Work instructions: Only one portion of the data is to be written out: from the line bearing "now ends clean" through the line bearing "now reg -> out". Write it exactly as it appears.
START Given entries
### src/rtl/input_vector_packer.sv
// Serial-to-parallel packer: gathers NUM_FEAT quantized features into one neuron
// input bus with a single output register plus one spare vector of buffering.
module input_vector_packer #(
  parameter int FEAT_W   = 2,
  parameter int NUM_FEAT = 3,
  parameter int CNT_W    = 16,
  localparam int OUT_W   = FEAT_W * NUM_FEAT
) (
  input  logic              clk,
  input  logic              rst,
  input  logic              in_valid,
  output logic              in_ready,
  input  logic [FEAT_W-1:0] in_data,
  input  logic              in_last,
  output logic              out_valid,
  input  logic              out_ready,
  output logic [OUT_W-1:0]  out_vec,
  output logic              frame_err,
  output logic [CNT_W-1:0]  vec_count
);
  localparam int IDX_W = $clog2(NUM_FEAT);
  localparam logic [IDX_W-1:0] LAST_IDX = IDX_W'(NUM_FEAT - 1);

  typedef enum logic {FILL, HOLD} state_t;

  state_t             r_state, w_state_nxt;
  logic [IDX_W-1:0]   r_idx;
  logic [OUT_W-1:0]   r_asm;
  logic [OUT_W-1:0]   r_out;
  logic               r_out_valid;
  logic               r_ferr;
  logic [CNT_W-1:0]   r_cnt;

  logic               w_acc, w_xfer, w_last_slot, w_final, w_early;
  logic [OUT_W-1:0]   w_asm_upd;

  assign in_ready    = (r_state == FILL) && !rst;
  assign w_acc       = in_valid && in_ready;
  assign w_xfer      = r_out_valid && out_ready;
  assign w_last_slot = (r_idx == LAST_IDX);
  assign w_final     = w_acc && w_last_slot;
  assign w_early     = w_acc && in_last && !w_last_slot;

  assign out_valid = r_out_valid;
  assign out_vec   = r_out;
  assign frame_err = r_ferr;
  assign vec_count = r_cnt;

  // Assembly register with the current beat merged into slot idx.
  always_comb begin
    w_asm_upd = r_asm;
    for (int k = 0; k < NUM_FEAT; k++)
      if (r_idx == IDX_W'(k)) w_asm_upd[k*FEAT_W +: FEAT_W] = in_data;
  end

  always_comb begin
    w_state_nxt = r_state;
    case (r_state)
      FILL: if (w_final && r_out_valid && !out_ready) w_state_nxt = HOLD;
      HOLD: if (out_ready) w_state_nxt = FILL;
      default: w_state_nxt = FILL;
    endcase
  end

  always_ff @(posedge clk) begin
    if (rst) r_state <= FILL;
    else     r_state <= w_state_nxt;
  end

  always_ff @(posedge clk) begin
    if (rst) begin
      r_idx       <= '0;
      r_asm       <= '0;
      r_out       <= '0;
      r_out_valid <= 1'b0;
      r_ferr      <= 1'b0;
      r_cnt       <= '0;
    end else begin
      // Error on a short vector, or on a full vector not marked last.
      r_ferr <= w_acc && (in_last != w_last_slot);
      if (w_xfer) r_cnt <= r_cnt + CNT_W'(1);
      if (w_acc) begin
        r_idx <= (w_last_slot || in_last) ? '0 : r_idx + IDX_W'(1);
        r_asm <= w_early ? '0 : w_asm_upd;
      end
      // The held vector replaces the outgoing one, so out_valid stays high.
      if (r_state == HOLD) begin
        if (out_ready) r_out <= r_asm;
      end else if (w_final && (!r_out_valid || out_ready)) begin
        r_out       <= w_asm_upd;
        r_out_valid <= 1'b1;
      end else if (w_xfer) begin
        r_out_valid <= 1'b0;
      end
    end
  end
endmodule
END Given entries
START Given entries
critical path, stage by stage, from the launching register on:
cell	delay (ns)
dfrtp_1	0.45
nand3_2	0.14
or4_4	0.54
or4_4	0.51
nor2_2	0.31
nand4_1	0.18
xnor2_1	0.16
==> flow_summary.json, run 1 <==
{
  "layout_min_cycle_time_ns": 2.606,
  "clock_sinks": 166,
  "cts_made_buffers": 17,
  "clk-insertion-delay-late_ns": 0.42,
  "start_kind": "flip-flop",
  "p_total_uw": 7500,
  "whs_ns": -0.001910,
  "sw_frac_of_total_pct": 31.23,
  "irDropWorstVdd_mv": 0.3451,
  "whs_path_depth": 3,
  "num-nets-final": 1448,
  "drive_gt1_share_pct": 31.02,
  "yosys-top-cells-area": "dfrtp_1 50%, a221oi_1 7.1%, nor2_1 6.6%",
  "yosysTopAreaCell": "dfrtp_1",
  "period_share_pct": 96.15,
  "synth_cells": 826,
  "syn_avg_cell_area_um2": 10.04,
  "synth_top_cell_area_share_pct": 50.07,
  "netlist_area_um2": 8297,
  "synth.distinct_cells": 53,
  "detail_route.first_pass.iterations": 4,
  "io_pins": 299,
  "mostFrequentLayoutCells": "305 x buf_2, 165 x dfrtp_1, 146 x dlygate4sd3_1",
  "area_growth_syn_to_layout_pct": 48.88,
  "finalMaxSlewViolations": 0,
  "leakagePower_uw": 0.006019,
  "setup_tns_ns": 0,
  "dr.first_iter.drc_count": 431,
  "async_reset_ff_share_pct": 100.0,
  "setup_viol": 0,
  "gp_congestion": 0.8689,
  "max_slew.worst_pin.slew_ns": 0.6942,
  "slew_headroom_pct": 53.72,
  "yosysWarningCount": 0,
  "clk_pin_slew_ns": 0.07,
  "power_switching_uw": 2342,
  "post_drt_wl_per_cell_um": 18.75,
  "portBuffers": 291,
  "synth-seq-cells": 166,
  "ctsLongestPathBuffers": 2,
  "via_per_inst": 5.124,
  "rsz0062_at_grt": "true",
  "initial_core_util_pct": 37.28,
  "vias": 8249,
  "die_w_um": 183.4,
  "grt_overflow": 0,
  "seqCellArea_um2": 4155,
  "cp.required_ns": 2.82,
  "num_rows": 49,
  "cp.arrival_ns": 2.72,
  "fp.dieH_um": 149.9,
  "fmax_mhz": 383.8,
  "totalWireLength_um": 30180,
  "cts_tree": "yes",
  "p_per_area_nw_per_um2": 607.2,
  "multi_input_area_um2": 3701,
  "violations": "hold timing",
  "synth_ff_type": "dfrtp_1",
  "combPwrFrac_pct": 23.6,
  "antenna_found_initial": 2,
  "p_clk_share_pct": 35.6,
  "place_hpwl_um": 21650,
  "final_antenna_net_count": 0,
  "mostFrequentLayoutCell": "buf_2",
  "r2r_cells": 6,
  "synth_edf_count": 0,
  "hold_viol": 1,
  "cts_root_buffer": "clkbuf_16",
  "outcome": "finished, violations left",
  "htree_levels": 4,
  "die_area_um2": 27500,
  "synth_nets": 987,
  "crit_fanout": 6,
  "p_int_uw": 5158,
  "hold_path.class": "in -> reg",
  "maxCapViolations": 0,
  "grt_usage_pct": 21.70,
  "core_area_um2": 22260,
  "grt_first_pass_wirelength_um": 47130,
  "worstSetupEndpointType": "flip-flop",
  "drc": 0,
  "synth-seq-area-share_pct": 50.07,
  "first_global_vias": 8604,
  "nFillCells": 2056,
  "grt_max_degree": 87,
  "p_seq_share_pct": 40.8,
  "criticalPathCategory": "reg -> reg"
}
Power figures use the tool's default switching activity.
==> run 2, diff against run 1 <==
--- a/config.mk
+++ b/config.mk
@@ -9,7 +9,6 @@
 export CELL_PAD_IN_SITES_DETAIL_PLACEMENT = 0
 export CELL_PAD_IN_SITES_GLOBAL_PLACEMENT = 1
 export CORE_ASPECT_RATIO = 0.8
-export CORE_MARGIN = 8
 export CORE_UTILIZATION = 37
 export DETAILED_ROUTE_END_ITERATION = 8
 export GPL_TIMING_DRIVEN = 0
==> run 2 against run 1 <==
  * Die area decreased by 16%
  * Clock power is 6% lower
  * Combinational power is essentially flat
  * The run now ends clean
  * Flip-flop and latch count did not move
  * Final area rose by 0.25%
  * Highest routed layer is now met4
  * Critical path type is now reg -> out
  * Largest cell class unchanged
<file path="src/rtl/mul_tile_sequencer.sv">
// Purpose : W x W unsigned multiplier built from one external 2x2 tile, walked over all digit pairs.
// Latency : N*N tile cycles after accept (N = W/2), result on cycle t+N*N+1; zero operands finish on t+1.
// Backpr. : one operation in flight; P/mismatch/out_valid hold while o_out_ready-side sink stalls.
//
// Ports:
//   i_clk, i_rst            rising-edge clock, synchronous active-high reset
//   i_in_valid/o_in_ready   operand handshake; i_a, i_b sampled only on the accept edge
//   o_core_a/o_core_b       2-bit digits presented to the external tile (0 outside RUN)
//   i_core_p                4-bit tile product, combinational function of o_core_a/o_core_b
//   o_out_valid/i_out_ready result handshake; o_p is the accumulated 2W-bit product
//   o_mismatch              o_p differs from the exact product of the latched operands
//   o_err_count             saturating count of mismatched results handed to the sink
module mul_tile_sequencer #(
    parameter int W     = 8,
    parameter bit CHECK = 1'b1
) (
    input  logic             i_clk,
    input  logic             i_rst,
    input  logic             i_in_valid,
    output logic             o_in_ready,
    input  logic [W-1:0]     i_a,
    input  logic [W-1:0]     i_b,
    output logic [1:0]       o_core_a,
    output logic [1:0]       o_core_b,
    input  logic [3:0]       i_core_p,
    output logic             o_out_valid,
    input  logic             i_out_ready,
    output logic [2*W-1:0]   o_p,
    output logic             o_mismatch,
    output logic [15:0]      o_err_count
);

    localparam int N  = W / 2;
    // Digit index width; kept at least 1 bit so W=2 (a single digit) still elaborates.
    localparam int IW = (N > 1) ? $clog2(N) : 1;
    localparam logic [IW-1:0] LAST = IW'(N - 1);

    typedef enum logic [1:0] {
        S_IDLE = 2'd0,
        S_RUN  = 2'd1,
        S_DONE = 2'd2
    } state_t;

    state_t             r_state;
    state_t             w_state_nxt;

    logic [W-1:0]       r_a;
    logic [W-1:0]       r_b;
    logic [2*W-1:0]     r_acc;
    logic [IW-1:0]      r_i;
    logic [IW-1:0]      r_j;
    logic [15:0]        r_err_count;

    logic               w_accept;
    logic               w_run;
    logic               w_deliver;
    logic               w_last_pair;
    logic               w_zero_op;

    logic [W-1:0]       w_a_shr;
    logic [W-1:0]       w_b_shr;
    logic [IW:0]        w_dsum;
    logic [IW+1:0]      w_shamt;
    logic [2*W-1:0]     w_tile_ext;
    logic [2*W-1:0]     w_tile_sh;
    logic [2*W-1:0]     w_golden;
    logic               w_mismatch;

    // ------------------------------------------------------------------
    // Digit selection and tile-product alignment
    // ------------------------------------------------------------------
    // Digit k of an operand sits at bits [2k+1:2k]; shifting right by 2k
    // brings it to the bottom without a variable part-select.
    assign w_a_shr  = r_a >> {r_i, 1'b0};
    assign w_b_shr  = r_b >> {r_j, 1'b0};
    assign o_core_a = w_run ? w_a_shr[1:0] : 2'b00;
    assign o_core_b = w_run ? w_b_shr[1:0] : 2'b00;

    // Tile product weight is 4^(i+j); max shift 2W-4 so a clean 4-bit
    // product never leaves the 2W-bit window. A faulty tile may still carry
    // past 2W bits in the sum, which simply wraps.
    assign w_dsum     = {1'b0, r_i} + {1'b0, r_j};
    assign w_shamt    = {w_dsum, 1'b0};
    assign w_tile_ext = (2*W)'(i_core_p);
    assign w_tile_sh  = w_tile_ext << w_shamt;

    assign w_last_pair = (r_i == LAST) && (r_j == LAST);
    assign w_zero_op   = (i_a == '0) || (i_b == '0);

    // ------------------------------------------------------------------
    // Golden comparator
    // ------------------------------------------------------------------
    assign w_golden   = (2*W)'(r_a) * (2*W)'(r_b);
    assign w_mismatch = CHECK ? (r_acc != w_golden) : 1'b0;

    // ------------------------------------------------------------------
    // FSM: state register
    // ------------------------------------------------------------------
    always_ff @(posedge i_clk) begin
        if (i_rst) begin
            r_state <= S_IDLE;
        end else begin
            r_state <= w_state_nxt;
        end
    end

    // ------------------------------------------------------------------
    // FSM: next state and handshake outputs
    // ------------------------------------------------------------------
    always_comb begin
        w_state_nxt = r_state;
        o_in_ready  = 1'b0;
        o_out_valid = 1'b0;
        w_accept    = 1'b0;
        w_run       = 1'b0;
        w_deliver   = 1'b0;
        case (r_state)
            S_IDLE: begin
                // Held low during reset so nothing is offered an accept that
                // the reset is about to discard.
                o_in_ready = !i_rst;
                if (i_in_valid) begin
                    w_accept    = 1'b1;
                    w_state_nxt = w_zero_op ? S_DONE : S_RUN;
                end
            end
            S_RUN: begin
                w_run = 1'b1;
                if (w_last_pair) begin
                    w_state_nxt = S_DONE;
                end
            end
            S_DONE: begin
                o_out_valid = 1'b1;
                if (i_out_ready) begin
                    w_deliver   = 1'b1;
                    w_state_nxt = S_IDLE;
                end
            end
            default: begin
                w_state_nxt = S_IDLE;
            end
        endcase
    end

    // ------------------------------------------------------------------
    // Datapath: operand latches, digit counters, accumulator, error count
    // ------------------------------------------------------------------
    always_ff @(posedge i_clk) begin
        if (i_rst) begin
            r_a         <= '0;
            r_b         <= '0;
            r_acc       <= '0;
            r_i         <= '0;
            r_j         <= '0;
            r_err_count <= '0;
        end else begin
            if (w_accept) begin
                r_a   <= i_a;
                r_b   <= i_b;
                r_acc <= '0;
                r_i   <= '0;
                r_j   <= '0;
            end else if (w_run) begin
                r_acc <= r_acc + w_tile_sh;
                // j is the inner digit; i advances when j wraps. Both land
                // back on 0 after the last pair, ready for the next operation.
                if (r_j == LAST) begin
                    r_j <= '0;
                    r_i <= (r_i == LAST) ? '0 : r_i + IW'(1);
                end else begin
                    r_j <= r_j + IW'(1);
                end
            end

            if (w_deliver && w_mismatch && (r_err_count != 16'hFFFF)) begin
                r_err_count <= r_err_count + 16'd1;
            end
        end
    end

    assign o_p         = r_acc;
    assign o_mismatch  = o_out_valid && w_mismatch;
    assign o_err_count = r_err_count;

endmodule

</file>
END Given entries
Result for this task:
  * The run now ends clean
  * Flip-flop and latch count did not move
  * Final area rose by 0.25%
  * Highest routed layer is now met4
  * Critical path type is now reg -> out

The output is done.